One-way Analysis Of Variance (ANOVA)
An extension of the t-test, used to determine whether there are any statistically significant differences between the means of three or more independent groups.
ANOVA Hypotheses
1. H0: All groups’ means in the population are equal.
2. H1: At least one group’s mean in the population differs from the others.
ANOVA Example
A study was conducted to assess if there are differences in three means of IQ scores of students from three groups of undergraduate students majoring in different disciplines: Physics, Maths, and Chemistry. Each group included 15 students.
Relevant ANOVA Result: P-value = 0.000
Interpretation:
Statistical Significance (p-value/sig. < 0.05). Therefore, the null hypothesis of the equality of means can be rejected: at least one of the groups is different. To figure out the group causing this difference in the IQ scores, further statistical tests (i.e. post-hoc analysis) might be performed.
Association
An Association is any relationship between two continuous variables. By looking at association, graphically or analytically, we can define the strength of the relationship (using correlation coefficients); the variables changing together; and the direction of the statistical relationship between those variables (e.g. direct or inverse).
You might have heard or read the phrase: association does not imply causation. It is possible to understand Causality as the interaction between two events where one of them is a consequence of another.
Consequently, the simple statistical relationship does NOT necessarily indicate causation (remember the Confounding Factors.)
The words Association and Correlation are usually used interchangeably, but we need to pinpoint the difference to give a relevant mathematical context for the rest of this manual.
Correlation is the type of association that exists between linear variables.
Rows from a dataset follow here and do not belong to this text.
$ cat config.mk
export PLATFORM = sky130hd
export DESIGN_NAME = flash_sec
export DESIGN_NICKNAME = d
export VERILOG_FILES = /design/src/shared/flash_sec_pkg.sv /design/src/rtl/sector_decode.sv /design/src/rtl/flash_sec.sv
export VERILOG_INCLUDE_DIRS = /design/src /design/src/shared
export SDC_FILE = /design/constraint.sdc
export NUM_CORES = 1
export LEC_CHECK = 0
export ABC_AREA = 1
export BUFFER_PORTS_ARGS = -buffer_cell sky130_fd_sc_hd__buf_4
export CAP_MARGIN = 20
export CORE_ASPECT_RATIO = 1.4
export CORE_MARGIN = 10
export CORE_UTILIZATION = 45
export CTS_BUF_LIST = sky130_fd_sc_hd__clkbuf_4 sky130_fd_sc_hd__clkbuf_8
export DETAILED_ROUTE_END_ITERATION = 7
export GPL_TIMING_DRIVEN = 0
export MAX_ROUTING_LAYER = met4
export PLACE_DENSITY = 0.75
export SLEW_MARGIN = 10
export SYNTH_ARGS = -nofsm -noshare
export SYNTH_HDL_FRONTEND = slang
export SYNTH_SLANG_ARGS = --single-unit
export TNS_END_PERCENT = 5
$ cat constraint.sdc
create_clock -name core_clk_i -period 1.6 [get_ports core_clk_i]
set_input_delay 0.16 -clock core_clk_i [delete_from_list [all_inputs] [get_ports core_clk_i]]
set_output_delay 0.16 -clock core_clk_i [all_outputs]
set_load 0.01 [all_outputs]
--- config.mk ---
export PLATFORM = sky130hd
export DESIGN_NAME = adcs_seq
export DESIGN_NICKNAME = d
export VERILOG_FILES = /design/src/verilog/adcs_pkg.sv /design/src/verilog/adcs_seq.sv
export VERILOG_INCLUDE_DIRS = /design/src /design/src/verilog
export SDC_FILE = /design/constraint.sdc
export NUM_CORES = 1
export LEC_CHECK = 0
export ABC_AREA = 1
export BUFFER_PORTS_ARGS = -buffer_cell sky130_fd_sc_hd__buf_4
export CAP_MARGIN = 10
export CORE_ASPECT_RATIO = 1.4
export CORE_MARGIN = 3
export CORE_UTILIZATION = 45
export DETAILED_ROUTE_END_ITERATION = 10
export GPL_ROUTABILITY_DRIVEN = 0
export PLACE_DENSITY = 0.67
export SLEW_MARGIN = 10
export SYNTH_ARGS = -nofsm -noshare
export SYNTH_HDL_FRONTEND = slang
export SYNTH_SLANG_ARGS = --single-unit
--- constraint.sdc ---
create_clock -name i_sys_clk -period 4.2 [get_ports i_sys_clk]
set_clock_uncertainty 0.2 [all_clocks]
set_input_delay 0.42 -clock i_sys_clk [delete_from_list [all_inputs] [get_ports i_sys_clk]]
set_output_delay 0.42 -clock i_sys_clk [all_outputs]
set_load 0.02 [all_outputs]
Pearson’s Correlation Coefficient (r)
It ranges from +1 to -1, with positive values suggesting a positive relationship (direct) and negative values suggesting a negative relationship (inverse).
An (r) of zero suggests that there is no relationship and that the two variables are independent from each other.
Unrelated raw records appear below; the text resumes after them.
$ cat src/logic/icir_pkg.sv
// package for the isochronous context interrupt register block
package icir_pkg;
	// register byte offsets
	localparam logic [7:0] ADDR_TX_PEND_SET = 8'h00;
	localparam logic [7:0] ADDR_TX_PEND_CLR = 8'h04;
	localparam logic [7:0] ADDR_TX_EN_SET = 8'h08;
	localparam logic [7:0] ADDR_TX_EN_CLR = 8'h0C;
	localparam logic [7:0] ADDR_RX_PEND_SET = 8'h10;
	localparam logic [7:0] ADDR_RX_PEND_CLR = 8'h14;
	localparam logic [7:0] ADDR_RX_EN_SET = 8'h18;
	localparam logic [7:0] ADDR_RX_EN_CLR = 8'h1C;
	localparam logic [7:0] ADDR_GLB_PEND = 8'h20;
	localparam logic [7:0] ADDR_GLB_EN_SET = 8'h24;
	localparam logic [7:0] ADDR_GLB_EN_CLR = 8'h28;
	// global field positions
	localparam int GLB_TX_BIT = 6;
	localparam int GLB_RX_BIT = 7;
	localparam int GLB_GATE_BIT = 31;
	// reset values
	localparam logic GATE_RESET = 1'b0;
	localparam logic [31:0] RDATA_RESET = 32'h0000_0000;
	// command interrupt control encoding for always interrupt
	localparam logic [1:0] IRQ_CTL_ALWAYS = 2'h3;
	// completion report from the dma engines
	typedef struct packed {
		logic done;
		logic [4:0] ctx;
		logic [1:0] irq_ctl;
	} icir_cmpl_t;
	// register bus request
	typedef struct packed {
		logic wr;
		logic rd;
		logic [7:0] addr;
		logic [31:0] wdata;
	} icir_bus_t;
endpackage

$ cat src/logic/icir_top.sv
// isochronous context interrupt registers with summary and gate
//
// Implementation choices: the register offsets and the plain strobed port.
`timescale 1ns/1ps
`default_nettype none
// How it works
// - rx pending and enable registers are 32 bits, each with set and clear addresses.
// - writing ones to a set address sets those bits.
// - writing ones to a clear address clears those bits.
// - zero data bits leave register bits unchanged at all four addresses.
// - each rx pending bit records one receive context's completion.
// - final input command with always-interrupt control sets that rx context bit.
// - nonzero rx enable AND pending sets the rx summary flag.
// - summary drives the interrupt only if its global enable bit allows.
// - reading rx pending set address returns raw pending bits.
// - reading rx pending clear address returns pending ANDed with enable.
// - an enable bit of one lets its pending bit reach the summary.
// - enable bits of unimplemented contexts always read zero.
// - enable bits of implemented contexts hold written ones.
// - pending and enable contents need no reset initialisation.
// - reset clears the global interrupt gate.
// - final output command with always-interrupt control sets that tx context bit.
// - nonzero tx enable AND pending sets the tx summary flag.
// - with the gate clear no interrupt is raised after the first cycle it is clear.
module icir_top #(
	parameter logic [31:0] TX_IMPL = 32'h0000_00FF,
	parameter logic [31:0] RX_IMPL = 32'h0000_000F
) (
	input wire logic CLK,
	input wire logic NRST,
	input wire icir_pkg::icir_bus_t BUS,
	output logic [31:0] RDATA,
	input wire icir_pkg::icir_cmpl_t TX_CMPL,
	input wire icir_pkg::icir_cmpl_t RX_CMPL,
	output logic IRQ
);
	import icir_pkg::*;

	// elaboration check: at least one context of each kind
	if (TX_IMPL == 32'h0 || RX_IMPL == 32'h0) begin : g_bad
		$error("icir_top: no implemented contexts");
	end

	logic [31:0] tx_context_irq_pending_bits;
	logic [31:0] tx_context_irq_enable_bits;
	logic [31:0] rx_context_irq_pending_bits;
	logic [31:0] rx_context_irq_enable_bits;
	logic [31:0] global_irq_enable;
	logic global_irq_gate;
	logic tx_summary_flag;
	logic rx_summary_flag;
	logic [31:0] global_irq_pending;
	logic [31:0] tx_hw_set;
	logic [31:0] rx_hw_set;
	logic [31:0] rdata_next;
	logic irq_next;
	// decoded global enable writes, kept as nets so single bits can be picked
	logic [31:0] glb_set_w;
	logic [31:0] glb_clr_w;

	// write strobe decode, used for every register
	function automatic logic [31:0] wmask(input icir_bus_t b, input logic [7:0] a);
		wmask = (b.wr && b.addr == a) ? b.wdata : 32'h0;
	endfunction

	// completion decode: one-hot context bit when command asks for interrupt
	function automatic logic [31:0] cmpl_bit(input icir_cmpl_t c);
		cmpl_bit = (c.done && c.irq_ctl == IRQ_CTL_ALWAYS) ? (32'h1 << c.ctx) : 32'h0;
	endfunction

	assign tx_hw_set = cmpl_bit(TX_CMPL) & TX_IMPL;
	assign rx_hw_set = cmpl_bit(RX_CMPL) & RX_IMPL;

	// pending bits carry no reset; software clears them before unmasking
	always_ff @(posedge CLK) begin
		tx_context_irq_pending_bits <= ((tx_context_irq_pending_bits & ~wmask(BUS, ADDR_TX_PEND_CLR))
			| wmask(BUS, ADDR_TX_PEND_SET) | tx_hw_set) & TX_IMPL;
	end

	// rx pending: clear first, then sets win
	always_ff @(posedge CLK) begin
		rx_context_irq_pending_bits <= ((rx_context_irq_pending_bits & ~wmask(BUS, ADDR_RX_PEND_CLR))
			| wmask(BUS, ADDR_RX_PEND_SET) | rx_hw_set) & RX_IMPL;
	end

	// enable bits, unimplemented positions forced to zero
	always_ff @(posedge CLK) begin
		tx_context_irq_enable_bits <= ((tx_context_irq_enable_bits & ~wmask(BUS, ADDR_TX_EN_CLR))
			| wmask(BUS, ADDR_TX_EN_SET)) & TX_IMPL;
		rx_context_irq_enable_bits <= ((rx_context_irq_enable_bits & ~wmask(BUS, ADDR_RX_EN_CLR))
			| wmask(BUS, ADDR_RX_EN_SET)) & RX_IMPL;
	end

	// global enable: only the gate is reset, the rest is don't-care
	assign glb_set_w = wmask(BUS, ADDR_GLB_EN_SET);
	assign glb_clr_w = wmask(BUS, ADDR_GLB_EN_CLR);
	always_ff @(posedge CLK) begin
		global_irq_enable <= (global_irq_enable & ~glb_clr_w) | glb_set_w;
	end
	// the gate alone is reset so nothing fires until software opens it
	always_ff @(posedge CLK) begin
		if (!NRST) begin
			global_irq_gate <= GATE_RESET;
		end else if (glb_set_w[GLB_GATE_BIT]) begin
			global_irq_gate <= 1'b1;
		end else if (glb_clr_w[GLB_GATE_BIT]) begin
			global_irq_gate <= 1'b0;
		end
	end

	// summary flags follow the masked pending bits live
	assign tx_summary_flag = |(tx_context_irq_enable_bits & tx_context_irq_pending_bits);
	assign rx_summary_flag = |(rx_context_irq_enable_bits & rx_context_irq_pending_bits);
	always_comb begin
		global_irq_pending = 32'h0;
		global_irq_pending[GLB_TX_BIT] = tx_summary_flag;
		global_irq_pending[GLB_RX_BIT] = rx_summary_flag;
	end

	// interrupt gated by global enable and the gate
	assign irq_next = global_irq_gate && |(global_irq_pending & global_irq_enable);
	always_ff @(posedge CLK) begin
		if (!NRST) begin
			IRQ <= 1'b0;
		end else begin
			IRQ <= irq_next;
		end
	end

	// read mux; unmapped addresses read zero
	always_comb begin
		rdata_next = RDATA_RESET;
		unique case (BUS.addr)
			ADDR_TX_PEND_SET: rdata_next = tx_context_irq_pending_bits;
			ADDR_TX_PEND_CLR: rdata_next = tx_context_irq_pending_bits & tx_context_irq_enable_bits;
			ADDR_TX_EN_SET, ADDR_TX_EN_CLR: rdata_next = tx_context_irq_enable_bits;
			ADDR_RX_PEND_SET: rdata_next = rx_context_irq_pending_bits;
			ADDR_RX_PEND_CLR: rdata_next = rx_context_irq_pending_bits & rx_context_irq_enable_bits;
			ADDR_RX_EN_SET, ADDR_RX_EN_CLR: rdata_next = rx_context_irq_enable_bits;
			ADDR_GLB_PEND: rdata_next = global_irq_pending;
			ADDR_GLB_EN_SET, ADDR_GLB_EN_CLR: begin
				rdata_next = global_irq_enable;
				rdata_next[GLB_GATE_BIT] = global_irq_gate;
			end
			default: rdata_next = RDATA_RESET;
		endcase
	end

	// read data valid in the cycle after the strobe only
	always_ff @(posedge CLK) begin
		if (!NRST) begin
			RDATA <= RDATA_RESET;
		end else if (BUS.rd) begin
			RDATA <= rdata_next;
		end else begin
			RDATA <= RDATA_RESET;
		end
	end

	// checks
	rx_set_bits_a: assert property (@(posedge CLK) disable iff (!NRST)
		BUS.wr && BUS.addr == ADDR_RX_PEND_SET |=> ((rx_context_irq_pending_bits & $past(BUS.wdata) & RX_IMPL)
			== ($past(BUS.wdata) & RX_IMPL))) else $error("rx set write lost bits");
	rx_clear_bits_a: assert property (@(posedge CLK) disable iff (!NRST)
		BUS.wr && BUS.addr == ADDR_RX_PEND_CLR && !RX_CMPL.done |=> ((rx_context_irq_pending_bits & $past(BUS.wdata))
			== 32'h0)) else $error("rx clear write left bits");
	rx_zero_keep_a: assert property (@(posedge CLK) disable iff (!NRST)
		BUS.wr && BUS.addr == ADDR_RX_EN_SET |=> ((rx_context_irq_enable_bits & ~$past(BUS.wdata))
			== ($past(rx_context_irq_enable_bits) & ~$past(BUS.wdata)))) else $error("rx enable zero bit changed");
	rx_hw_event_a: assert property (@(posedge CLK) disable iff (!NRST)
		rx_hw_set != 32'h0 |=> (rx_context_irq_pending_bits & $past(rx_hw_set)) == $past(rx_hw_set))
		else $error("rx completion event lost");
	tx_hw_event_a: assert property (@(posedge CLK) disable iff (!NRST)
		tx_hw_set != 32'h0 |=> (tx_context_irq_pending_bits & $past(tx_hw_set)) == $past(tx_hw_set))
		else $error("tx completion event lost");
	rx_read_raw_a: assert property (@(posedge CLK) disable iff (!NRST)
		BUS.rd && BUS.addr == ADDR_RX_PEND_SET |=> RDATA == $past(rx_context_irq_pending_bits))
		else $error("rx raw read wrong");
	rx_read_masked_a: assert property (@(posedge CLK) disable iff (!NRST)
		BUS.rd && BUS.addr == ADDR_RX_PEND_CLR |=> RDATA == $past(rx_context_irq_pending_bits & rx_context_irq_enable_bits))
		else $error("rx masked read wrong");
	unimpl_zero_a: assert property (@(posedge CLK) disable iff (!NRST)
		(rx_context_irq_enable_bits & ~RX_IMPL) == 32'h0 && (tx_context_irq_enable_bits & ~TX_IMPL) == 32'h0)
		else $error("unimplemented enable bit set");
	gate_off_a: assert property (@(posedge CLK) disable iff (!NRST)
		!global_irq_gate ##1 !global_irq_gate |-> !IRQ) else $error("irq with gate clear");
	irq_follow_a: assert property (@(posedge CLK) disable iff (!NRST)
		global_irq_gate && global_irq_enable[GLB_RX_BIT] && rx_summary_flag |=> IRQ)
		else $error("enabled rx summary gave no irq");

	// tx pending set address sets the written ones
	tx_set_bits_a: assert property (@(posedge CLK) disable iff (!NRST)
		BUS.wr && BUS.addr == ADDR_TX_PEND_SET |=> ((tx_context_irq_pending_bits & $past(BUS.wdata) & TX_IMPL)
			== ($past(BUS.wdata) & TX_IMPL))) else $error("tx set write lost bits");

	// tx pending clear address clears the written ones unless hardware sets
	tx_clear_bits_a: assert property (@(posedge CLK) disable iff (!NRST)
		BUS.wr && BUS.addr == ADDR_TX_PEND_CLR && !TX_CMPL.done |=> ((tx_context_irq_pending_bits
			& $past(BUS.wdata)) == 32'h0)) else $error("tx clear write left bits");

	// rx pending clear leaves the zero-data bits alone
	pend_zero_keep_a: assert property (@(posedge CLK) disable iff (!NRST)
		BUS.wr && BUS.addr == ADDR_RX_PEND_CLR && !RX_CMPL.done |=> ((rx_context_irq_pending_bits
			& ~$past(BUS.wdata)) == ($past(rx_context_irq_pending_bits) & ~$past(BUS.wdata))))
		else $error("rx pending zero bit changed");

	// rx enable set holds written ones on implemented contexts
	rx_en_set_a: assert property (@(posedge CLK) disable iff (!NRST)
		BUS.wr && BUS.addr == ADDR_RX_EN_SET |=> ((rx_context_irq_enable_bits & $past(BUS.wdata) & RX_IMPL)
			== ($past(BUS.wdata) & RX_IMPL))) else $error("rx enable set lost bits");

	// rx enable clear drops the written ones
	rx_en_clear_a: assert property (@(posedge CLK) disable iff (!NRST)
		BUS.wr && BUS.addr == ADDR_RX_EN_CLR |=> ((rx_context_irq_enable_bits & $past(BUS.wdata)) == 32'h0))
		else $error("rx enable clear left bits");

	// tx enable set holds written ones on implemented contexts
	tx_en_set_a: assert property (@(posedge CLK) disable iff (!NRST)
		BUS.wr && BUS.addr == ADDR_TX_EN_SET |=> ((tx_context_irq_enable_bits & $past(BUS.wdata) & TX_IMPL)
			== ($past(BUS.wdata) & TX_IMPL))) else $error("tx enable set lost bits");

	// tx enable clear drops the written ones
	tx_en_clear_a: assert property (@(posedge CLK) disable iff (!NRST)
		BUS.wr && BUS.addr == ADDR_TX_EN_CLR |=> ((tx_context_irq_enable_bits & $past(BUS.wdata)) == 32'h0))
		else $error("tx enable clear left bits");

	// pending bits of missing contexts never appear
	unimpl_pend_a: assert property (@(posedge CLK) disable iff (!NRST)
		(rx_context_irq_pending_bits & ~RX_IMPL) == 32'h0 && (tx_context_irq_pending_bits & ~TX_IMPL) == 32'h0)
		else $error("unimplemented pending bit set");

	// tx reads: raw at the set address, masked at the clear address
	tx_read_raw_a: assert property (@(posedge CLK) disable iff (!NRST)
		BUS.rd && BUS.addr == ADDR_TX_PEND_SET |=> RDATA == $past(tx_context_irq_pending_bits))
		else $error("tx raw read wrong");
	tx_read_masked_a: assert property (@(posedge CLK) disable iff (!NRST)
		BUS.rd && BUS.addr == ADDR_TX_PEND_CLR |=> RDATA == $past(tx_context_irq_pending_bits
			& tx_context_irq_enable_bits)) else $error("tx masked read wrong");

	// rx enable reads at the set address show the stored bits, zero where no context exists
	rx_en_read_a: assert property (@(posedge CLK) disable iff (!NRST)
		BUS.rd && BUS.addr == ADDR_RX_EN_SET |=> RDATA == ($past(rx_context_irq_enable_bits) & RX_IMPL))
		else $error("rx enable read wrong");

	// global pending read carries both summary flags
	glb_read_a: assert property (@(posedge CLK) disable iff (!NRST)
		BUS.rd && BUS.addr == ADDR_GLB_PEND |=> RDATA[GLB_RX_BIT] == $past(rx_summary_flag)
			&& RDATA[GLB_TX_BIT] == $past(tx_summary_flag)) else $error("global pending read wrong");

	// read data stand one cycle only
	rdata_idle_a: assert property (@(posedge CLK) disable iff (!NRST)
		!BUS.rd |=> RDATA == RDATA_RESET) else $error("read data outside slot");

	// enabled tx summary with gate open raises the interrupt
	irq_tx_follow_a: assert property (@(posedge CLK) disable iff (!NRST)
		global_irq_gate && global_irq_enable[GLB_TX_BIT] && tx_summary_flag |=> IRQ)
		else $error("enabled tx summary gave no irq");

	// no enabled summary means no interrupt on the next cycle
	irq_masked_a: assert property (@(posedge CLK) disable iff (!NRST)
		!(global_irq_enable[GLB_TX_BIT] && tx_summary_flag) && !(global_irq_enable[GLB_RX_BIT] && rx_summary_flag)
			|=> !IRQ) else $error("irq without enabled summary");

	// reset closes the gate and quiets the outputs
	reset_gate_a: assert property (@(posedge CLK)
		!NRST |=> !global_irq_gate && !IRQ && RDATA == RDATA_RESET) else $error("reset left gate or outputs");

	// writing the gate bit at the set address opens it
	gate_set_a: assert property (@(posedge CLK) disable iff (!NRST)
		BUS.wr && BUS.addr == ADDR_GLB_EN_SET && BUS.wdata[GLB_GATE_BIT] |=> global_irq_gate)
		else $error("gate did not open");
endmodule
`default_nettype wire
The closest the r value is to one of the extremes (+1 or -1), the stronger the relationship and linearity in that direction.
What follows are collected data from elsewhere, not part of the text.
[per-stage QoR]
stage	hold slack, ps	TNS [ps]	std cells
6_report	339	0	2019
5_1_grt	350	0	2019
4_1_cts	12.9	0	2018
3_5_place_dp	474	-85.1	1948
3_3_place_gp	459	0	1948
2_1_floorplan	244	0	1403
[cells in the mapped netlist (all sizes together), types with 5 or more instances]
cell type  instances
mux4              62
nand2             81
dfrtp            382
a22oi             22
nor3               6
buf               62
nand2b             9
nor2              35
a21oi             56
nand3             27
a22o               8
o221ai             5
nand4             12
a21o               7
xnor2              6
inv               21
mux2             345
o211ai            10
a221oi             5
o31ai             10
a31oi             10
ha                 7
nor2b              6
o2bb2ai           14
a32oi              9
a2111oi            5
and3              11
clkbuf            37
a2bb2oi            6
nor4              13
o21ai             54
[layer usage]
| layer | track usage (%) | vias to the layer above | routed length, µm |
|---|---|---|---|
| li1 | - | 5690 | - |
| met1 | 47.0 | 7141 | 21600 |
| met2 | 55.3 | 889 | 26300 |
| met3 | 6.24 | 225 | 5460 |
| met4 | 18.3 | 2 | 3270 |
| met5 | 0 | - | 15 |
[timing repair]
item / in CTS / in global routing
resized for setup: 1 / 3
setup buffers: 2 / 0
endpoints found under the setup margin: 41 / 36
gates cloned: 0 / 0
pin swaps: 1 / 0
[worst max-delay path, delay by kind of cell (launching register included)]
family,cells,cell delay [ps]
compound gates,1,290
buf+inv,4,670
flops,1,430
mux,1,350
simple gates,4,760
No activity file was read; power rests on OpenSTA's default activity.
[src/hw/prss_pkg.sv]
// Constants and types for the protection relay self-supervision block
// Operation
// - The block continuously watches supply, hardware, software, binary input wiring and sensors, and compares live switches with the stored setup.
// - With no fault present the power indicator is lit and the system-failure output is energized.
// - Any supervised fault or supply failure releases the system-failure output and lights the error indicator.
// - A failed sensor channel puts the block in error mode, blinks its indicator and blocks only that channel.
// - When a sensor fault goes away the failure status clears by itself, re-energizing the output and darkening the error indicator.
// - Disconnected sensors keep the block in error mode until restored while connected sensors stay in use.
// - A switch setting that differs from the stored setup raises a failure alarm while the stored settings stay in force.
// - A settings-mismatch alarm clears only after the set button is held continuously for two seconds.
// - A two-second hold starts auto-configuration, storing the connected sensors and binary input lines as reference.
// - A newly connected sensor not in the stored setup lights the error indicator and blinks its channel indicator.
// - Current above 0.2 times nominal marks the switchgear energized and enables open transformer supervision.
// - One or two phases at zero while the others stay above 0.2 times nominal raise an open transformer alarm.
// - An open transformer alarm releases the failure output, lights the error indicator and blinks the phase indicators.
// - The failure output stays released until the block is healthy again and only then re-energizes.
// - The second fast output also carries a sync pulse for remote light relays without disturbing its other use.
package prss_pkg;
  // ----------------------------------------
  // Timing
  // ----------------------------------------
  localparam int CLK_MHZ = 250;
  localparam int HOLD_MS = 2000;
  localparam int HOLD_CYC = HOLD_MS * 1000 * CLK_MHZ;
  localparam int BLINK_MS = 250;
  localparam int BLINK_CYC = BLINK_MS * 1000 * CLK_MHZ;
  localparam int SYNC_MS = 10;
  localparam int SYNC_CYC = SYNC_MS * 1000 * CLK_MHZ;
  localparam int SYNC_PULSE_CYC = 1;
  // ----------------------------------------
  // Sizes and thresholds
  // ----------------------------------------
  localparam int NUM_SENS = 4;
  localparam int NUM_BIN = 2;
  localparam int NUM_SW = 16;
  localparam int NUM_PH = 3;
  localparam int CUR_W = 16;
  // Threshold is 0.2 x nominal: compare 5*I against nominal
  localparam int THR_MUL = 5;
  localparam logic [CUR_W-1:0] CUR_ZERO = 16'h0000;
  typedef enum logic [1:0] {PRSS_IDLE, PRSS_TIMING, PRSS_DONE} prss_btn_t;
endpackage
Pearson’s Correlation Coefficient Example
Researchers collected data from 20 children (n =20) about their Age, IQ, and Short-term Memory (STM) span. After performing Pearson’s Correlation Coefficient Test, the output was as follows (colors are for your convenience):
Interpretation:
Any p-value less than 0.05 is considered statistically significant for the correlation between the two variables in the row and the column leading to it. Therefore, a statistically significant strong positive linear correlation is observed between Age and STM Span (r = 0.723, p = 0.000).
Regression
Used to determine the strength and quantify the relationship between one dependent variable (x) and one or more other independent variables (y). You can relate a set of x and y values using many types of regression equations.
The most used regression equation is the linear regression model, where you draw single or multiple lines that relate your x and y variables. As this is an introductory manual, we will only discuss the simple linear regression model.
We use the simple linear regression model when we investigate the relationship between a dependent variable and only one independent variable. This model is a very simple equation describing the best single straight line passing through the data observed: “y = a + b(x)”
1. y: the dependent variable
2. a: the constant/y-intercept
3. b: the slope of the line
4. x: the independent variable
Simple Linear Regression Example
A dataset obtained from a sample of girls was investigated to determine the relationship between their Age (in whole years) and their Forced Vital Capacity (FVC, in Liters). The calculations were carried out using a statistical algorithm and the final equation was defined as “FVC = 0.305 + 0.193(Age)”.
This means that as age increases by 1 year, the FVC increases by 0.193 liters. We will leave the 0.305 intercept for a more advanced setting.